[Input data — start]

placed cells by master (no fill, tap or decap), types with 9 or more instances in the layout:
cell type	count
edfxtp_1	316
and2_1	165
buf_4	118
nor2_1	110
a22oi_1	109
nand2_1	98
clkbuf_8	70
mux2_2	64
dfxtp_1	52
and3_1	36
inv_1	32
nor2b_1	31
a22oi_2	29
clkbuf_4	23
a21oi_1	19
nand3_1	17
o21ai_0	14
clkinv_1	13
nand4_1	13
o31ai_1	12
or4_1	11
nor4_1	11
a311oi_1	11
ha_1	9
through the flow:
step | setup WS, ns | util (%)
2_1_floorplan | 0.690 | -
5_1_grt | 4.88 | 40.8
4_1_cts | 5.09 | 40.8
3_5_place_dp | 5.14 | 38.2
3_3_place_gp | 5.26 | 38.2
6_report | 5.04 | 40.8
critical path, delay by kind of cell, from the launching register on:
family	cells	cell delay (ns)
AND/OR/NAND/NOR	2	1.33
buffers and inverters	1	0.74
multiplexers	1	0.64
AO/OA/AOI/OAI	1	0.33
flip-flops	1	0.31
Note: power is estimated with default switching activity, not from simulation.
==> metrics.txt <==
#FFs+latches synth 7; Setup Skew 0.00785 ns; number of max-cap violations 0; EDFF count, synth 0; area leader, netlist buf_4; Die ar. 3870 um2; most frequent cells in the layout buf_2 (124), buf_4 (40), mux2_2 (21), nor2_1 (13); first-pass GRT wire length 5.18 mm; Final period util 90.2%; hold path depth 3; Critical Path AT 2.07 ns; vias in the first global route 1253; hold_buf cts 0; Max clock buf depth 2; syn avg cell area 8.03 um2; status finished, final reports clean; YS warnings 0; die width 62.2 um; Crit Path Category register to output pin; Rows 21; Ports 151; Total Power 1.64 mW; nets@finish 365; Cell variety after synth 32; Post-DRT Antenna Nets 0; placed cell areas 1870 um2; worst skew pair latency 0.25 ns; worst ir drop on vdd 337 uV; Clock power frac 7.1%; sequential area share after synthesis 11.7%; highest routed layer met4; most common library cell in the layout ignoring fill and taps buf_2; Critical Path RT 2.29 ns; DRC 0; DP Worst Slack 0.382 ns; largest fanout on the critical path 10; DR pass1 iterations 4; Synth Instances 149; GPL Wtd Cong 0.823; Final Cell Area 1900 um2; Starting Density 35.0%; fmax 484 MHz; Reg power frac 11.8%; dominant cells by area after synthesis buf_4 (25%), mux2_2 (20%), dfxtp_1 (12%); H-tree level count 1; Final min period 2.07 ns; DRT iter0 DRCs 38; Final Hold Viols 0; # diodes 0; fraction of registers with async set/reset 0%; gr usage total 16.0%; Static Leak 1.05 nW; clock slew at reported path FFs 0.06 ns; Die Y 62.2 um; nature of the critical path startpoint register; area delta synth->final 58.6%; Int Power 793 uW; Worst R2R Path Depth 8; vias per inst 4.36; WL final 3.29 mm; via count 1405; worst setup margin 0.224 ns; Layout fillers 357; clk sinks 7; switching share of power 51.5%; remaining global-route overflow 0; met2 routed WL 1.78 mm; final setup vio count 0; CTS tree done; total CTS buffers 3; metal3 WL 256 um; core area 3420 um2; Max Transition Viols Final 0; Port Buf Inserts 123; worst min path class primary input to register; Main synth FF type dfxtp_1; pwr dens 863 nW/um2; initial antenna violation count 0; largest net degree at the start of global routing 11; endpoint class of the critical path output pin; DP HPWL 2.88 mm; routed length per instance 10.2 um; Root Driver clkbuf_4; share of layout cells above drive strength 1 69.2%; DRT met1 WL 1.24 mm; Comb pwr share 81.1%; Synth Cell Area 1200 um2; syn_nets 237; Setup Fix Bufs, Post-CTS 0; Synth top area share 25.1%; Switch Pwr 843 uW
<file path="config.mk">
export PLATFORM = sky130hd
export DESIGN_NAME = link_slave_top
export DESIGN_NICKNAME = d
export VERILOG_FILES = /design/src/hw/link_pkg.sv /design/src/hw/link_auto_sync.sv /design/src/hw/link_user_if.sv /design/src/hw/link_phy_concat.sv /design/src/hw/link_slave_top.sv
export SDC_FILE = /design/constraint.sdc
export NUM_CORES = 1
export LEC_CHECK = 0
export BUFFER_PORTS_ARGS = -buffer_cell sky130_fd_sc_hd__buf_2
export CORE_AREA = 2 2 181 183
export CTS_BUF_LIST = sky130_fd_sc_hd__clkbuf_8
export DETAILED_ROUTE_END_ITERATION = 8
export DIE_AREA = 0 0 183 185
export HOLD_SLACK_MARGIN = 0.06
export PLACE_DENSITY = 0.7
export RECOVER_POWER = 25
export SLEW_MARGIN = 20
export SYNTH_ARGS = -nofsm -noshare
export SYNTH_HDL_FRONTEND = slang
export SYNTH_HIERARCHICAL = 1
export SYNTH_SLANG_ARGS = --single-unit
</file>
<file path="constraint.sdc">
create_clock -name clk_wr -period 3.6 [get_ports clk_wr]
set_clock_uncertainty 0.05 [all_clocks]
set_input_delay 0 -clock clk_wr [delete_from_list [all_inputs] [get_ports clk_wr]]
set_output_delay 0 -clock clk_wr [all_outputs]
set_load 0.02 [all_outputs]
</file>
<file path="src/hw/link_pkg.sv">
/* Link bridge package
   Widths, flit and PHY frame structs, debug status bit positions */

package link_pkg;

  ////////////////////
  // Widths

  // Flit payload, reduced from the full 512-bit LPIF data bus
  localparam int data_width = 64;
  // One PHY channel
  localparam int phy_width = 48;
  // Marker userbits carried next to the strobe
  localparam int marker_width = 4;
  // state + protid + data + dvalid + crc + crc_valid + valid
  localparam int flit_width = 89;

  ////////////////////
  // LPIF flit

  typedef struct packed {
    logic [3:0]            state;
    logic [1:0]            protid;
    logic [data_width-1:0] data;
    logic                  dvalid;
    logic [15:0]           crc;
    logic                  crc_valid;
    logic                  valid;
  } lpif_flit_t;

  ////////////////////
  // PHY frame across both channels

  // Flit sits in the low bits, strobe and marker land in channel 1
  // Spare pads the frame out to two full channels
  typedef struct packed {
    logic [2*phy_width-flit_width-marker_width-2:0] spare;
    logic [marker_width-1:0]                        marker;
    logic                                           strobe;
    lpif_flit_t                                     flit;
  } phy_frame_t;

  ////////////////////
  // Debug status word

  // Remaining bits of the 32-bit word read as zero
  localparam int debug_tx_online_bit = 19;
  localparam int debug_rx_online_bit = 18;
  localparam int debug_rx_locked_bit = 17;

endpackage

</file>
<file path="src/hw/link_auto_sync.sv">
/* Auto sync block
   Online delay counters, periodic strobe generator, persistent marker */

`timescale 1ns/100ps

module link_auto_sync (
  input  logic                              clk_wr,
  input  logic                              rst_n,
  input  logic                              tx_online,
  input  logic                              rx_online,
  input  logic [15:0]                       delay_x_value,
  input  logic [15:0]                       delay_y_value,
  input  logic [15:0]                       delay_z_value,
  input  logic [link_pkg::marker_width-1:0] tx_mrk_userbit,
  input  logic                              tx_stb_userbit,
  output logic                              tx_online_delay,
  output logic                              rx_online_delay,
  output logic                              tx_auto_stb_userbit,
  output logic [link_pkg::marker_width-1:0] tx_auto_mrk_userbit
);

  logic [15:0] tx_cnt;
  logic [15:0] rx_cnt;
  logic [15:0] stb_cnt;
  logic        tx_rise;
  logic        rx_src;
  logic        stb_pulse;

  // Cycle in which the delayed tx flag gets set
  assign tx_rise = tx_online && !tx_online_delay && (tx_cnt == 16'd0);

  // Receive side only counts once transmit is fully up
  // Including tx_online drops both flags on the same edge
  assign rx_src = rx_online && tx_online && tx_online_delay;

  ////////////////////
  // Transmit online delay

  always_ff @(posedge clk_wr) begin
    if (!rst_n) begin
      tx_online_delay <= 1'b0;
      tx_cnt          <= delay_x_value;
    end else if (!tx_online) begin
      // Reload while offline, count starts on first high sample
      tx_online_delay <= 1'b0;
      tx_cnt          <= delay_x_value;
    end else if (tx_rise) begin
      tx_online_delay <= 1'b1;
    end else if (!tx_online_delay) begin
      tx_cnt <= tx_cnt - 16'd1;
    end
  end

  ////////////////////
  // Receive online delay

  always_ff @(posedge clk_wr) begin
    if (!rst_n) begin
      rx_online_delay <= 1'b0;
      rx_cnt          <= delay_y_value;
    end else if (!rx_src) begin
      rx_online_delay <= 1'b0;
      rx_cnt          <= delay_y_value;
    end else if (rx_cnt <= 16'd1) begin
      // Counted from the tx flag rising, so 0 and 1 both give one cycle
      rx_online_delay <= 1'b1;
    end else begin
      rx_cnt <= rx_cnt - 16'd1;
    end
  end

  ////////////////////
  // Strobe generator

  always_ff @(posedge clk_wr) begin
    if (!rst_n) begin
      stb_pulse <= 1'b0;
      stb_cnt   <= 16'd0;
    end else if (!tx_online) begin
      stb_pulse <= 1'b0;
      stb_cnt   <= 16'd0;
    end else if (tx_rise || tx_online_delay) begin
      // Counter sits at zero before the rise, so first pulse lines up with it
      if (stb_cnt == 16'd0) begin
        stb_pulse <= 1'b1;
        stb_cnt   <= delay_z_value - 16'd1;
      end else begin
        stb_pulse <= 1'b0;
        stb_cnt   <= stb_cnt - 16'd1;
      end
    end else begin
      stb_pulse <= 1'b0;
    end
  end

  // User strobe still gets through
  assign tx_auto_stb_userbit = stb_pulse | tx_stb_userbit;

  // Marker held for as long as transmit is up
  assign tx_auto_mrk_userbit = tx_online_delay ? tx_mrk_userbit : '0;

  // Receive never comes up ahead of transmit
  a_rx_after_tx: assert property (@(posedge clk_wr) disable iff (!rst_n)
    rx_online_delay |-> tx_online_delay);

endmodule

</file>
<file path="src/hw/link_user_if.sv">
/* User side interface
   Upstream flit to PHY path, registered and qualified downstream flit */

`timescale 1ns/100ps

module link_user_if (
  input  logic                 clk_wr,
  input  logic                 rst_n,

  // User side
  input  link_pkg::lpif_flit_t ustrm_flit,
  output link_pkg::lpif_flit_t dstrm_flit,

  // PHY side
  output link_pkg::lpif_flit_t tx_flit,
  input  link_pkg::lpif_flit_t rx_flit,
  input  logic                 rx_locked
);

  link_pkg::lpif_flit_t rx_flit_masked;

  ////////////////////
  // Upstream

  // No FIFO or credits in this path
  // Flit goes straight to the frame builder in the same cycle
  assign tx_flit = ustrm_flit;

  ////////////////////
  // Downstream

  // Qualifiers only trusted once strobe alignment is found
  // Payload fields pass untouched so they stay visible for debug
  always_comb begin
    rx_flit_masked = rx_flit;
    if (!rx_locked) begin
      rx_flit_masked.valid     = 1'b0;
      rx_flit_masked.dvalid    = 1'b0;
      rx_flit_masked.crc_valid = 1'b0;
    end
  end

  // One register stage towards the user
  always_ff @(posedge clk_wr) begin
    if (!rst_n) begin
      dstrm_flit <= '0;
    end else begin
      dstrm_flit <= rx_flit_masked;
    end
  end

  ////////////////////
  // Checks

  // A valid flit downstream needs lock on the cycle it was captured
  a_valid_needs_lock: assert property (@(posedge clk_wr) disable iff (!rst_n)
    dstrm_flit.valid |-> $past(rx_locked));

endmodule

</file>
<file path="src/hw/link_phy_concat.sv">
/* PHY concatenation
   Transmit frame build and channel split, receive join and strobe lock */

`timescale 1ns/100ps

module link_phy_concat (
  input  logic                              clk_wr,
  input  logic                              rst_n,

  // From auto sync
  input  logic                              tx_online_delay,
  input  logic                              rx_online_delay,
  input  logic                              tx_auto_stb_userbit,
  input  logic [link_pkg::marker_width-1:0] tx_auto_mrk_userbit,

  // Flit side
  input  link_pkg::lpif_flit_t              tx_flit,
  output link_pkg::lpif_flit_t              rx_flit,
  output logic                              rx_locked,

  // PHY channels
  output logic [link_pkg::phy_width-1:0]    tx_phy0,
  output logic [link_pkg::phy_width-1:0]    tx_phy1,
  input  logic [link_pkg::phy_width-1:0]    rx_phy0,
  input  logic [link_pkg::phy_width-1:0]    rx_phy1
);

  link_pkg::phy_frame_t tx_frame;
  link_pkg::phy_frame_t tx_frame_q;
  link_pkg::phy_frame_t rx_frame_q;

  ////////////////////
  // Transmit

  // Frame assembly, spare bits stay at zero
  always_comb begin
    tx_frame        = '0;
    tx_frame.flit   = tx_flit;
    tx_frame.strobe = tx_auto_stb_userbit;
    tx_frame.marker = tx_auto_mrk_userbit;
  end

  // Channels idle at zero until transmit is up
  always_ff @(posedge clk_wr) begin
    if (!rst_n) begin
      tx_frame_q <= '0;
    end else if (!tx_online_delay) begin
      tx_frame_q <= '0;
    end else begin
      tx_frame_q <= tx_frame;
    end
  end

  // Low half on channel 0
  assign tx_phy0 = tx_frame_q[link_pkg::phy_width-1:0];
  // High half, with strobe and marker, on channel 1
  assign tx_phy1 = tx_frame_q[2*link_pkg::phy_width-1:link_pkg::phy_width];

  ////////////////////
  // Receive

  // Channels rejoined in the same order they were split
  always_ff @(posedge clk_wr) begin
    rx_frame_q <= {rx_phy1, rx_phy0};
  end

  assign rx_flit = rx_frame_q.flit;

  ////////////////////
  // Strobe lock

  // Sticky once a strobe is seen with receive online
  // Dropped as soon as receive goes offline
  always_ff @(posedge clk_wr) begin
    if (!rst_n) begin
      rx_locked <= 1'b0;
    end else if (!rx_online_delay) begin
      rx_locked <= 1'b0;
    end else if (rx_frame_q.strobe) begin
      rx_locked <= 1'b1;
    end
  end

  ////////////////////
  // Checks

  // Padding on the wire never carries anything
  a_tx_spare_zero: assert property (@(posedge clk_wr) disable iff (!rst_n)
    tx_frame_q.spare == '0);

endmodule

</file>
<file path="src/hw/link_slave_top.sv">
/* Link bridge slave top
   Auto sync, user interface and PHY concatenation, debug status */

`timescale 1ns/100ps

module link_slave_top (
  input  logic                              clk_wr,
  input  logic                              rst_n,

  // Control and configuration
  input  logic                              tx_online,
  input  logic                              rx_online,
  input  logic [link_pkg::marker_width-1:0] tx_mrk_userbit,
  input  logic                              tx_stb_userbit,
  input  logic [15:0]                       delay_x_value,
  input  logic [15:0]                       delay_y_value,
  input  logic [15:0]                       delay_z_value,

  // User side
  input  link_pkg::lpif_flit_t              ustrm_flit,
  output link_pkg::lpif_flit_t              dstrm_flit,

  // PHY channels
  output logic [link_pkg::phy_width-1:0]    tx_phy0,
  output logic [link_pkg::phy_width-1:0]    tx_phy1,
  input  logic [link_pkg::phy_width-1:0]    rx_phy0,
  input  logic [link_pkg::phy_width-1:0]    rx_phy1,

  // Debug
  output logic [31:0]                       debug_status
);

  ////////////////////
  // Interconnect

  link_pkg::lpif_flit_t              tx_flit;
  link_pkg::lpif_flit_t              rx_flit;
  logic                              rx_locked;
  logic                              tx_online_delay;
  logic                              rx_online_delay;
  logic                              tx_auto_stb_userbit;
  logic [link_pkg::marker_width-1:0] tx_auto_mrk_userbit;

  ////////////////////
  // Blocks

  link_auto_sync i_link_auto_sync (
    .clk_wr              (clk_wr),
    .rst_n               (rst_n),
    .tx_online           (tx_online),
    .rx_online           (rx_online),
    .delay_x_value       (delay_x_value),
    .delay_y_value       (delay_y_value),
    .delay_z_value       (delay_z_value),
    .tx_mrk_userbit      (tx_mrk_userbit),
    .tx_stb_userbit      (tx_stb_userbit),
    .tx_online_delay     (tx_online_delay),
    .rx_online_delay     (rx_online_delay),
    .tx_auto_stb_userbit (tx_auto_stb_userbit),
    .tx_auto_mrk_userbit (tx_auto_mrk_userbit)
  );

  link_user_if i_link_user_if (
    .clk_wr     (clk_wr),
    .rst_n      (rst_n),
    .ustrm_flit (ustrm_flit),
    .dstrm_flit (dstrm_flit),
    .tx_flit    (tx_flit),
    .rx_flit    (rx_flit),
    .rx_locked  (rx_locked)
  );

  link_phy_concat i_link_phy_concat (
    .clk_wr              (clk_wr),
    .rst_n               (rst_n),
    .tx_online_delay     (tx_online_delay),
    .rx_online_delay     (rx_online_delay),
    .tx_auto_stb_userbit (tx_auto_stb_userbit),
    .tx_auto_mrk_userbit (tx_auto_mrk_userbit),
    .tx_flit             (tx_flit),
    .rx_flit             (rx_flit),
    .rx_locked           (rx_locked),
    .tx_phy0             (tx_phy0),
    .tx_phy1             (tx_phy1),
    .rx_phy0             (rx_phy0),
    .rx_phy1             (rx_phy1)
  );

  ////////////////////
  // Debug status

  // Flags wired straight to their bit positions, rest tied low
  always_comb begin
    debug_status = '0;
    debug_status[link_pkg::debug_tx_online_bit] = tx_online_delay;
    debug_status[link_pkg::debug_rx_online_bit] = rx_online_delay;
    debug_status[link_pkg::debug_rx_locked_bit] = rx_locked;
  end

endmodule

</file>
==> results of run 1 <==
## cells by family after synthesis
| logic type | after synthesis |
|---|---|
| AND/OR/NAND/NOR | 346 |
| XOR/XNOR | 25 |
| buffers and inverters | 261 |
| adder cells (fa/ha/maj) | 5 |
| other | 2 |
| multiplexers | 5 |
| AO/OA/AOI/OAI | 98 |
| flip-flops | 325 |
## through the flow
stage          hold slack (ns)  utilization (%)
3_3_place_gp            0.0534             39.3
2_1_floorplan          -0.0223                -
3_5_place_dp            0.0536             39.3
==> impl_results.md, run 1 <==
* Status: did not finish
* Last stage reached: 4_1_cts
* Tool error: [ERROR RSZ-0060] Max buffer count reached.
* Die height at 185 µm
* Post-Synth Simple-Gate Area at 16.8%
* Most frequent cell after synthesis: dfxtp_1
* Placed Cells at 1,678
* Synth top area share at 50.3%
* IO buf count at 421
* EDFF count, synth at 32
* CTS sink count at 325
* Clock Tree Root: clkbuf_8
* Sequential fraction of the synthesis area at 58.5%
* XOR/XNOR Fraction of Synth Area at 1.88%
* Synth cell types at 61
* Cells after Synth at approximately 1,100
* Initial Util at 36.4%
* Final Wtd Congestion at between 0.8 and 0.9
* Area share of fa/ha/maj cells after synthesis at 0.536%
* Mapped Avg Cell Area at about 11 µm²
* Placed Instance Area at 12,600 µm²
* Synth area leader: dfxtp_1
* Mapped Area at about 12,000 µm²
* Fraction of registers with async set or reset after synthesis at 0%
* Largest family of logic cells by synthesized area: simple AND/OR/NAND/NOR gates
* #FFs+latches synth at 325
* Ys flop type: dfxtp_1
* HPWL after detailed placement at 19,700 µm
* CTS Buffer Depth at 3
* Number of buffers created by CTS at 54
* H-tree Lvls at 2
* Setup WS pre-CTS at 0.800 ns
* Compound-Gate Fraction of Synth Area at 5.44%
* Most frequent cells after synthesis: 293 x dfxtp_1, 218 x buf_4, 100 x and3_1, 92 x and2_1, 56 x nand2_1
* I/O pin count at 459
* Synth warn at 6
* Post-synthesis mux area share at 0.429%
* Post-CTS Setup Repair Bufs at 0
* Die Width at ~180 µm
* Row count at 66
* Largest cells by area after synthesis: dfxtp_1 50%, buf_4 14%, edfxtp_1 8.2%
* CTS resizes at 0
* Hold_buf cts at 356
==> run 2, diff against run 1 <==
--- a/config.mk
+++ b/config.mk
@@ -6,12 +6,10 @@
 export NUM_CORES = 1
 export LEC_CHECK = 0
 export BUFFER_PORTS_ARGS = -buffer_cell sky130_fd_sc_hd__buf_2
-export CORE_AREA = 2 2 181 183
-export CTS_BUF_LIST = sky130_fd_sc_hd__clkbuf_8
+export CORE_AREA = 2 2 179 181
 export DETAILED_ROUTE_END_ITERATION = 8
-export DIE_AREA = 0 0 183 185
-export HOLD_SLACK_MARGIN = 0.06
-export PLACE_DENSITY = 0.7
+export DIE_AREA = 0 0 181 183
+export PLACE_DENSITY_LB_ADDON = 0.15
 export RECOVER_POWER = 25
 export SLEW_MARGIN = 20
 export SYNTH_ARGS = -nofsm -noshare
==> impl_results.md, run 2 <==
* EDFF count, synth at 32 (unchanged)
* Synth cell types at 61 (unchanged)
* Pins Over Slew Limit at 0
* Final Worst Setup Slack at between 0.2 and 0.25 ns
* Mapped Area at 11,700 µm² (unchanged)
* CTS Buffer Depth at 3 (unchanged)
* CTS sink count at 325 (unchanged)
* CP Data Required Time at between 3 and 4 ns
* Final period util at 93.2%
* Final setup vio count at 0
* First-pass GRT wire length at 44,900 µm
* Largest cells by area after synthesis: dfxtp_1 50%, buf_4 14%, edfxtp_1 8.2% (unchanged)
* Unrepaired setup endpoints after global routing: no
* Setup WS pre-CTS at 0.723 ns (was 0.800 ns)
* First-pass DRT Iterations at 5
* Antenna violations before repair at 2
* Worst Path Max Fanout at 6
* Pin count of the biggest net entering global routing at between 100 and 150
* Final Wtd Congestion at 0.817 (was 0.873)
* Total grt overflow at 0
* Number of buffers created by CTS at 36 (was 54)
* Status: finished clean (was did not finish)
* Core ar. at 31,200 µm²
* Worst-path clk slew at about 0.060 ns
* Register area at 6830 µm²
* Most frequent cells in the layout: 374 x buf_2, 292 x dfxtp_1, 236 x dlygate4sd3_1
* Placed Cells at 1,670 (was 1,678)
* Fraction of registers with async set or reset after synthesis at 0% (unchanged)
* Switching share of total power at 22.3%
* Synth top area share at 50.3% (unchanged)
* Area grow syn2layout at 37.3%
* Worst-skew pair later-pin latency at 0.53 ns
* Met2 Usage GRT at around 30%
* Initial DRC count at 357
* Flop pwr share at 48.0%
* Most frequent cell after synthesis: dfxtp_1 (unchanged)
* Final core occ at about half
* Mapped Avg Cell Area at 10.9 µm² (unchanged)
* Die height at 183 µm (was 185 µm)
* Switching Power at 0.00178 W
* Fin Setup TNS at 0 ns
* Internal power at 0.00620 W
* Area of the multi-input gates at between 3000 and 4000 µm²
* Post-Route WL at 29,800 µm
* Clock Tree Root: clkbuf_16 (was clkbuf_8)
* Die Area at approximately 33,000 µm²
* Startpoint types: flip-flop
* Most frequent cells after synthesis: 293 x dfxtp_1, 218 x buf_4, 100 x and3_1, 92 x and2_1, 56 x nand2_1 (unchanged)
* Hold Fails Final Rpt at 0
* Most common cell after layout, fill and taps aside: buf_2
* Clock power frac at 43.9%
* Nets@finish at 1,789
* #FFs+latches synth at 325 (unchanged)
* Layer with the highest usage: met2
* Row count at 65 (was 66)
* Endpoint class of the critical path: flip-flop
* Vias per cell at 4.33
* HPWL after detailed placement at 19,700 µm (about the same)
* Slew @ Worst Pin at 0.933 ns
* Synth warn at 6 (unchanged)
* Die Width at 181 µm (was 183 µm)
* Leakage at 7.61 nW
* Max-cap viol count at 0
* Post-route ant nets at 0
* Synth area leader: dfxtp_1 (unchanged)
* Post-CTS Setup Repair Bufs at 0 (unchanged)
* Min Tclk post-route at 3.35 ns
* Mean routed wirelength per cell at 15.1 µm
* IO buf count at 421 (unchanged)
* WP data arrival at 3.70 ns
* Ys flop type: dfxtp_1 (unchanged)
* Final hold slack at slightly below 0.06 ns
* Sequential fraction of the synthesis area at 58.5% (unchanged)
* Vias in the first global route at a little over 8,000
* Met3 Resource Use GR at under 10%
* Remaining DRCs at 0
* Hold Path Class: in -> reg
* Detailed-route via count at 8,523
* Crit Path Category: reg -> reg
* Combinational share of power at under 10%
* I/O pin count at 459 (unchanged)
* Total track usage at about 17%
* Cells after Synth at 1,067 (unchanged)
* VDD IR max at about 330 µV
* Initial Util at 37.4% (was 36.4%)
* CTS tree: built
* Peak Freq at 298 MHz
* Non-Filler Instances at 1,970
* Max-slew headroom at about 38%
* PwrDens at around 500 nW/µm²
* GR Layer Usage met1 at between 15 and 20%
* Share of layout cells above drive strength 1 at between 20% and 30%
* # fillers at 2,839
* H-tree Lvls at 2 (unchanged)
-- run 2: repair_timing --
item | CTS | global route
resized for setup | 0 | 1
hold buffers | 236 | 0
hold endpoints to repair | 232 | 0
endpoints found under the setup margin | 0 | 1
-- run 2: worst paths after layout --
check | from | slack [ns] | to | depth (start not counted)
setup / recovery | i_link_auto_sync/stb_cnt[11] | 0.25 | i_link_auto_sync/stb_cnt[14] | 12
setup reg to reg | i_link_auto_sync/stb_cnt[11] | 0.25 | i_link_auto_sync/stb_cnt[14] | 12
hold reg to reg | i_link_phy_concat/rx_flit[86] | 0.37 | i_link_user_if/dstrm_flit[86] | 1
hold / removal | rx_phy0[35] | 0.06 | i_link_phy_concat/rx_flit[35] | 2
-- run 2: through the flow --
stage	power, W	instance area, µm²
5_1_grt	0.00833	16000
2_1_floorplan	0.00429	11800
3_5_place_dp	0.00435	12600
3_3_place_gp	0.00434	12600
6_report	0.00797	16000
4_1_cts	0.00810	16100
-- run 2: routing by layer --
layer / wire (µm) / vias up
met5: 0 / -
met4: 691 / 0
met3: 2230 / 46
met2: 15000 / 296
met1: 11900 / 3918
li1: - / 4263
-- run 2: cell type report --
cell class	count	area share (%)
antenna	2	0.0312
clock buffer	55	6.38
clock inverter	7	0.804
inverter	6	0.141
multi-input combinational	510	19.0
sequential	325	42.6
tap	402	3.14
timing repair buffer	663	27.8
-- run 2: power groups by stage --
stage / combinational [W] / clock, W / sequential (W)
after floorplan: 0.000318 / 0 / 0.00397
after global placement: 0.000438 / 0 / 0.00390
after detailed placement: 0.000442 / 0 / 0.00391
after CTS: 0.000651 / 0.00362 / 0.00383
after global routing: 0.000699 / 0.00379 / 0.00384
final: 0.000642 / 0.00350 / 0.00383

[Input data — finish]

**Task objective:** The required output is the set of lines from the first line of the data through the line that contains "6_report | 5.04 | 40.8", transcribed exactly.

**Response area:**
placed cells by master (no fill, tap or decap), types with 9 or more instances in the layout:
cell type	count
edfxtp_1	316
and2_1	165
buf_4	118
nor2_1	110
a22oi_1	109
nand2_1	98
clkbuf_8	70
mux2_2	64
dfxtp_1	52
and3_1	36
inv_1	32
nor2b_1	31
a22oi_2	29
clkbuf_4	23
a21oi_1	19
nand3_1	17
o21ai_0	14
clkinv_1	13
nand4_1	13
o31ai_1	12
or4_1	11
nor4_1	11
a311oi_1	11
ha_1	9
through the flow:
step | setup WS, ns | util (%)
2_1_floorplan | 0.690 | -
5_1_grt | 4.88 | 40.8
4_1_cts | 5.09 | 40.8
3_5_place_dp | 5.14 | 38.2
3_3_place_gp | 5.26 | 38.2
6_report | 5.04 | 40.8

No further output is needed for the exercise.